Due to the completion of the Stationseiland project and the implementation of the Entree plan, the station has had two indoor bicycle parking station and two station bicycle parking stations around the station since 2023. After moving both car traffic and bus traffic from the station square to the rear of the station, the municipality has further reduced the large number of bicycles parked on the street around the station with the construction of these two large station bicycle parkings at the station, whereby cyclists have to park their bicycles in the sheds and no longer on the street.

The Stationsplein Bicycle Parking, the largest bicycle shed in Amsterdam, opened on 26 January 2023 at Central Station. The bicycle shed is located under the water of the Open Havenfront, between Stationsplein and Prins Hendrikkade. The main entrance is at the Martelaarsgracht. Access to and from the station is via the central metro hall. The bicycle parking has space for 7,000 bicycles. There is no space for cargo bikes, fat bikes and scooters.
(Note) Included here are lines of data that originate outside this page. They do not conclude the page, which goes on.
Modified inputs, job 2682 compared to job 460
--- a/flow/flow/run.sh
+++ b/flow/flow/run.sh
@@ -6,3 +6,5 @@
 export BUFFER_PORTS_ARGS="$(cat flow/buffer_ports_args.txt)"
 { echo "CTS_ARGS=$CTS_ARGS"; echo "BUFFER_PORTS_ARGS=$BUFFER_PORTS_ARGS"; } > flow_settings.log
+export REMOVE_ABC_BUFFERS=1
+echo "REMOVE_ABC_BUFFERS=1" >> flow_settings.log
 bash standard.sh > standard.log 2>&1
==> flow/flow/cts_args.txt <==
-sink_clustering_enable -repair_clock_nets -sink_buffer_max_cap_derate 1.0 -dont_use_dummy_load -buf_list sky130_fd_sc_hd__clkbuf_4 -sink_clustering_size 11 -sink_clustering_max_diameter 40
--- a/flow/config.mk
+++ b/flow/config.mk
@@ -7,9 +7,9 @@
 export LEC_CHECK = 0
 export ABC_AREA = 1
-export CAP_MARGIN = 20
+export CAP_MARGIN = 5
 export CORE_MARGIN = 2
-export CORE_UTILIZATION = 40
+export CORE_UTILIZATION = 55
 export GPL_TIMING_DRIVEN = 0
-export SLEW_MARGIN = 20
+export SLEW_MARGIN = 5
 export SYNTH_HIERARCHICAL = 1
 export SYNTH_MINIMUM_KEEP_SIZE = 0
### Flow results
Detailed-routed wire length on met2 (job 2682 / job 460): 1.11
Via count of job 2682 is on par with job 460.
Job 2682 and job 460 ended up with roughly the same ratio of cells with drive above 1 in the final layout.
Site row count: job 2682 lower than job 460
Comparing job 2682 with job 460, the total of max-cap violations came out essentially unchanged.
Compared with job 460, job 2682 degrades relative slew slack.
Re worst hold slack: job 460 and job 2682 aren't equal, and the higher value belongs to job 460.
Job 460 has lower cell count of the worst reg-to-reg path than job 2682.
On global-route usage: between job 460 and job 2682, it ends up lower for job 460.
This is an optimization exercise on Yosys and OpenROAD, whose aim is small area and a short achievable clock period, not a production implementation. Only simulation tests tie the RTL to the original design; equivalence was not proved. Power figures rest on the tool's default switching activity, not on a simulated workload.

==> job 6908: inputs <==
Design encoder_3c1s_18x18, start of the top module:
module encoder_3c1s_18x18(datain, clock, codeout);
    input wire [219:0] datain;
    input wire clock;
    output wire [239:0] codeout;
    TNS_encoder_12 ecoder01( .datain(datain[10:0]), .clock(clock), .codeout(codeout[11:0]) );
    TNS_encoder_12 ecoder02( .datain(datain[21:11]), .clock(clock), .codeout(codeout[23:12]) );
    TNS_encoder_12 ecoder03( .datain(datain[32:22]), .clock(clock), .codeout(codeout[35:24]) );
    TNS_encoder_12 ecoder04( .datain(datain[43:33]), .clock(clock), .codeout(codeout[47:36]) );
    TNS_encoder_12 ecoder05( .datain(datain[54:44]), .clock(clock), .codeout(codeout[59:48]) );
    TNS_encoder_12 ecoder06( .datain(datain[65:55]), .clock(clock), .codeout(codeout[71:60]) );
    TNS_encoder_12 ecoder07( .datain(datain[76:66]), .clock(clock), .codeout(codeout[83:72]) );
    TNS_encoder_12 ecoder08( .datain(datain[87:77]), .clock(clock), .codeout(codeout[95:84]) );
    TNS_encoder_12 ecoder09( .datain(datain[98:88]), .clock(clock), .codeout(codeout[107:96]) );
    TNS_encoder_12 ecoder10( .datain(datain[109:99]), .clock(clock), .codeout(codeout[119:108]) );
    TNS_encoder_12 ecoder11( .datain(datain[120:110]), .clock(clock), .codeout(codeout[131:120]) );
  ...
clock: 12.0 ns
lec_check: 0
cap_margin: 20
core_margin: 2
core_utilization: 40
slew_margin: 20
standard.sh (not shown) runs the stock make flow with config.mk's settings and CLKGATE_MAP_FILE= SYNTH_SCRIPT=/design/flow/synth_recipe.tcl, a recipe that flattens the netlist after the stock synthesis.
==> flow/flow/run.sh <==
#!/bin/bash
# Own layout flow: the standard synthesis, then the combinational logic between the
# registers is re-mapped with a stronger ABC script (registers, their names and cell types are
# kept as the standard synthesis made them), then the standard layout from floorplan on.
set -euo pipefail
W=$(pwd)
R=$W/orfs/results/$FLOW_PLATFORM/encoder_3c1s_18x18/base
YOSYS=yosys
[ -x "$FLOW_HOME/../tools/install/yosys/bin/yosys" ] && YOSYS=$FLOW_HOME/../tools/install/yosys/bin/yosys
LIB=$FLOW_HOME/platforms/$FLOW_PLATFORM/lib/sky130_fd_sc_hd__tt_025C_1v80.lib

bash standard.sh synth > std_synth.log 2>&1
cp $R/1_2_yosys.v $W/std_1_2_yosys.v

DU=""
for c in $(sed -n '/^export DONT_USE_CELLS/,/^$/p' $FLOW_HOME/platforms/$FLOW_PLATFORM/config.mk | grep -o 'sky130_fd_sc_hd__[a-z0-9_]*'); do
  DU="$DU -dont_use $c"
done
cat > $W/resyn.ys <<EOT
read_liberty -ignore_miss_func $LIB
blackbox sky130_fd_sc_hd__dfxtp_1
read_verilog $W/std_1_2_yosys.v
hierarchy -top $FLOW_TOP
flatten
opt -purge
abc -script $W/flow/resyn.abc -liberty $LIB $DU -D 12000
opt_clean -purge
hilomap -singleton -hicell sky130_fd_sc_hd__conb_1 HI -locell sky130_fd_sc_hd__conb_1 LO
splitnets
opt_clean -purge
rename -hide w:* x:* %d
stat -liberty $LIB
write_verilog -noattr -nohex -nodec $W/resyn_1_2_yosys.v
EOT
$YOSYS -s $W/resyn.ys > resyn.log 2>&1

# use the re-mapped netlist only if it keeps every register (name and cell type)
regs() { grep -E '^\s*sky130_fd_sc_hd__df' "$1" | awk '{print $1, $2}' | sort; }
if [ -s $W/resyn_1_2_yosys.v ] && [ "$(regs $W/std_1_2_yosys.v)" == "$(regs $W/resyn_1_2_yosys.v)" ]; then
  echo "using re-mapped netlist" > resyn_choice.log
  cp $W/resyn_1_2_yosys.v $R/1_2_yosys.v
  touch $R/1_2_yosys.v
else
  echo "registers differ; keeping the standard netlist" > resyn_choice.log
fi
export BUFFER_PORTS_ARGS="-buffer_cell sky130_fd_sc_hd__buf_2"
bash standard.sh > layout.log 2>&1
==> flow/flow/resyn.abc <==
strash; dc2; dch -f; if -K 6 -a; mfs2; strash; dc2; dch -f; if -K 6 -a; mfs2; strash; dc2; dch -f; map; topo; stime -c; buffer -c; upsize -c; dnsize -c
==> inputs of job 1084, as changes to job 6908 <==
--- a/flow/flow/run.sh
+++ b/flow/flow/run.sh
@@ -45,3 +45,2 @@
 fi
-export BUFFER_PORTS_ARGS="-buffer_cell sky130_fd_sc_hd__buf_2"
 bash standard.sh > layout.log 2>&1
==> results.txt <==
Between job 1084 and job 6908, the lower clock power is in job 6908 (gap about 10%, measured against job 6908). Between job 1084 and job 6908, the lower first-iteration DRC count is in job 1084 (gap 13%, measured against job 6908). Synthesized cell count is the same in job 1084 and job 6908. Of job 6908 and job 1084, job 1084 has the higher clock-buffer cell count (gap 4). Between job 1084 and job 6908, the lower global-route usage is in job 6908 (gap 0.83 points). In synthesized area, job 1084 and job 6908 do not differ. Against job 6908, the critical path depth of job 1084 is higher by 3.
Construction started in the summer of 2018 and was completed after more than four years. During this period, the water from the Open Havenfront was pumped away and part of the Prins Hendrikkade, with the former Prins Hendrikplantsoen, was excavated. The storage facility was built in the construction pit, after which the water returned. Above the storage facility there are now jetties for tour boats.

On 22 February 2023, the IJboulevard Bicycle Parking was also completed and put into use on the north side of Central Station, which was built in the water of the IJ and will be located under the new IJboulevard along the De Ruijterkade (construction started in March 2021). 4,000 bicycles can be parked here.